Pessoas com trajes de proteção carregam caixão em enterro de dois ministros e um general aposentado que morreram de Covid-19 no Zimbábue 29/01/2021 REUTERS/Philimon Bulawayo reuters_tickers
Este conteúdo foi publicado em 29. janeiro 2021 - 15:09

Por MacDonald Dzirutwe

HARARE (Reuters) - Quando os ricos e poderosos do Zimbábue adoecem, muitas vezes vão ao exterior em busca do melhor tratamento que o dinheiro pode pagar --o presidente deposto Robert Mugabe morreu em um hospital de Cingapura em 2019.

Como o coronavírus está limitando as viagens, este luxo não está disponível, expondo a elite a uma verdade que a maioria da população conhece de sobra: o sistema de saúde do Zimbábue está desmoronando há anos, e agora tem dificuldade para lidar com uma disparada de casos de Covid-19.

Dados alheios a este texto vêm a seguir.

This is an optimization exercise on Yosys and OpenROAD, whose aim is small area, a short achievable clock period and few clock cycles, not a production implementation.
At most, simulation tests tie the RTL to the original design; equivalence was not proved.
Power figures rest on the tool's default switching activity, not on a simulated workload.

==> module fetch_unit, before the edit <==
module fetch_unit (
	input  logic        clock,
	input  logic        reset,
	output logic [7:0]  imem_addr,
	input  logic [31:0] instr,       
	output logic [2:0]  rs1,         
	output logic [2:0]  rs2,
	input  logic [15:0] rd1,
	input  logic [15:0] rd2,
	input  logic [7:0]  reg_nz,      
	input  logic        x_wr,        
	input  logic [2:0]  x_rd,
	input  logic        x_zero,      
	input  logic        x_miss,      
	input  logic [7:0]  x_alt,       
	output logic [1:0]  d_valid,
	output logic [7:0]  d_pc,
	output logic [5:0]  d_rd,
	output logic        d_alu,
	output logic        d_sub,
	output logic [1:0]  d_halt,
	output logic [15:0] d_a,
	output logic [15:0] d_b,
	output logic        d_fa,        
	output logic        d_fb,        
	output logic        d_pred       
);
	logic [7:0]  pc;
	logic        stopped;
	logic [5:0]  rd, rs1_w, rs2_w;
	logic [1:0]  is_alu, is_sub, is_addi, is_bnz, is_halt, wr, use1, use2;
	logic [31:0] imm;
	logic [15:0] target;
	logic [15:0] a, b;
	logic        fwd1, fwd2, pred;
	logic [1:0]  nz, taken, valid;
	assign imem_addr = pc;
	for (genvar w = 0; w < 2; w++) begin : g_dec
		decode_stage u_dec (
			.instr   (instr[16*w +: 16]),
			.rd      (rd[3*w +: 3]),
			.rs1     (rs1_w[3*w +: 3]),
			.rs2     (rs2_w[3*w +: 3]),
			.is_alu  (is_alu[w]),
			.is_sub  (is_sub[w]),
			.is_addi (is_addi[w]),
			.is_bnz  (is_bnz[w]),
			.is_halt (is_halt[w]),
			.wr      (wr[w]),
			.use1    (use1[w]),
			.use2    (use2[w]),
			.imm     (imm[16*w +: 16]),
			.target  (target[8*w +: 8])
		);
	end
	assign rs1  = rs1_w[2:0];
	assign rs2  = rs2_w[2:0];
	assign fwd1 = x_wr && x_rd == rs1;
	assign fwd2 = x_wr && x_rd == rs2;
	assign a    = rd1;
	assign b    = rd2;
	always_comb begin
		for (int w = 0; w < 2; w++)
			nz[w] = x_wr && x_rd == rs1_w[3*w +: 3] ? !x_zero : reg_nz[rs1_w[3*w +: 3]];
		pred     = is_bnz[1] && wr[0] && rd[2:0] == rs1_w[5:3];
		taken[0] = is_bnz[0] && nz[0];
		taken[1] = is_bnz[1] && (pred || nz[1]);
		valid[0] = !stopped;
		valid[1] = !stopped && !taken[0] && !is_halt[0] && !is_alu[1];
	end
	always_ff @(posedge clock) begin
		if (!reset) begin
			pc      <= '0;
			stopped <= 1'b0;
		end else if (x_miss) begin
			pc      <= x_alt;   
		end else if (!stopped) begin
			if (taken[0])
				pc <= target[7:0];
			else if (valid[1] && taken[1])
				pc <= target[15:8];
			else if (valid[1])
				pc <= pc + 8'd2;
			else
				pc <= pc + 8'd1;
			stopped <= is_halt[0] || (valid[1] && is_halt[1]);
		end
	end
	always_ff @(posedge clock) begin
		d_valid <= valid;
		d_pc    <= pc;
		d_rd    <= rd;
		d_alu   <= is_alu[0];
		d_sub   <= is_sub[0];
		d_halt  <= is_halt;
		d_a     <= is_sub[0] ? ~a : a;
		d_b     <= is_addi[0] ? imm[15:0] : b;
		d_fa    <= fwd1;
		d_fb    <= fwd2 && !is_addi[0];
		d_pred  <= valid[1] && pred;
		if (!reset || x_miss) begin
			d_valid <= '0;
			d_pred  <= 1'b0;
		end
	end
endmodule
==> module exec_stage, before the edit <==
module exec_stage (
	input  logic        d_sub,
	input  logic [15:0] d_a,
	input  logic [15:0] d_b,
	input  logic        d_fa,
	input  logic        d_fb,
	input  logic [15:0] last,        
	output logic [15:0] sum,
	output logic        zero
);
	logic [15:0] x, y;
	assign x = d_fa ? (d_sub ? ~last : last) : d_a;
	assign y = d_fb ? last : d_b;
	ks_add16 u_add (
		.a   (x),
		.b   (y),
		.inv (d_sub),
		.s   (sum)
	);
	assign zero = (x ^ y) == (d_sub ? 16'hffff : {x[14:0] | y[14:0], 1'b0});
endmodule
==> module ss_pipeline, before the edit <==
module ss_pipeline (
	input  logic         clock,
	input  logic         reset,
	output logic [7:0]   imem_addr,
	input  logic [47:0]  imem_data,
	output logic [2:0]   commit_valid,
	output logic [23:0]  commit_pc,
	output logic [2:0]   commit_wr_en,
	output logic [8:0]   commit_rd,
	output logic [47:0]  commit_data,
	output logic [2:0]   commit_stop,
	output logic         halted
);
	logic [2:0]  rs1, rs2;
	logic [15:0] rd1, rd2;
	logic [7:0]  reg_nz;
	logic [1:0]  d_valid, d_halt;
	logic        d_alu, d_sub, d_pred;
	logic [7:0]  d_pc;
	logic [5:0]  d_rd;
	logic [15:0] d_a, d_b;
	logic        d_fa, d_fb;
	logic [15:0] sum;
	logic        zero;
	logic        x_wr, x_miss;
	logic [1:0]  c_valid, c_stop;
	logic        c_wr_en;
	logic [7:0]  c_pc;
	logic [5:0]  c_rd;
	logic [15:0] c_data;
	assign x_wr   = d_valid[0] && d_alu && d_rd[2:0] != 3'd0;
	assign x_miss = d_pred && zero;
	fetch_unit u_fetch (
		.clock     (clock),
		.reset     (reset),
		.imem_addr (imem_addr),
		.instr     (imem_data[31:0]),
		.rs1       (rs1),
		.rs2       (rs2),
		.rd1       (rd1),
		.rd2       (rd2),
		.reg_nz    (reg_nz),
		.x_wr      (x_wr),
		.x_rd      (d_rd[2:0]),
		.x_zero    (zero),
		.x_miss    (x_miss),
		.x_alt     (d_pc + 8'd2),
		.d_valid   (d_valid),
		.d_pc      (d_pc),
		.d_rd      (d_rd),
		.d_alu     (d_alu),
		.d_sub     (d_sub),
		.d_halt    (d_halt),
		.d_a       (d_a),
		.d_b       (d_b),
		.d_fa      (d_fa),
		.d_fb      (d_fb),
		.d_pred    (d_pred)
	);
	reg_file u_reg_file (
		.clock   (clock),
		.reset   (reset),
		.wr_en   (x_wr),
		.wr_rd   (d_rd[2:0]),
		.wr_data (sum),
		.wr_zero (zero),
		.rs1     (rs1),
		.rs2     (rs2),
		.rd1     (rd1),
		.rd2     (rd2),
		.nz      (reg_nz)
	);
	exec_stage u_exec (
		.d_sub (d_sub),
		.d_a   (d_a),
		.d_b   (d_b),
		.d_fa  (d_fa),
		.d_fb  (d_fb),
		.last  (c_data),
		.sum   (sum),
		.zero  (zero)
	);
	always_ff @(posedge clock) begin
		c_valid <= d_valid;
		c_pc    <= d_pc;
		c_wr_en <= d_alu;
		c_rd    <= d_rd;
		c_data  <= d_alu ? sum : 16'd0;
		c_stop  <= d_halt;
		if (!reset)
			c_valid <= '0;
	end
	assign commit_valid = {1'b0, c_valid};
	assign commit_pc    = {8'd0, c_pc + 8'd1, c_pc};
	assign commit_wr_en = {2'b00, c_wr_en};
	assign commit_rd    = {3'd0, c_rd};
	assign commit_data  = {32'd0, c_data};
	assign commit_stop  = {1'b0, c_stop};
	always_ff @(posedge clock) begin
		if (!reset)
			halted <= 1'b0;
		else if (|(c_valid & c_stop))
			halted <= 1'b1;   
	end
endmodule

A revolta de médicos sobrecarregados se soma a uma insatisfação pública mais ampla com o presidente, Emmerson Mnangagwa, que prometeu um renascimento econômico ao assumir o lugar de Mugabe na esteira de um golpe em 2017.

"É uma tomada de consciência brusca para o governo e os políticos", disse Norman Matara, secretário-geral da Associação de Médicos do Zimbábue pelos Direitos Humanos.

"Se você tem décadas de destruição contínua de seus sistema de saúde pública, e agora tem uma pandemia, não consegue reverter esta decadência... em um ano ou seis meses."

A economia zimbabuana estava em crise mesmo antes da chegada do coronavírus devido aos anos de hiperinflação, escassez aguda de moeda estrangeira e blecautes.

Agora, o país precisa lidar com um aumento da pandemia. Mais da metade de seus 32.646 casos confirmados de Covid-19 e dois terços de seus 1.160 mortos foram registrados só em janeiro, de acordo com uma contagem da Reuters.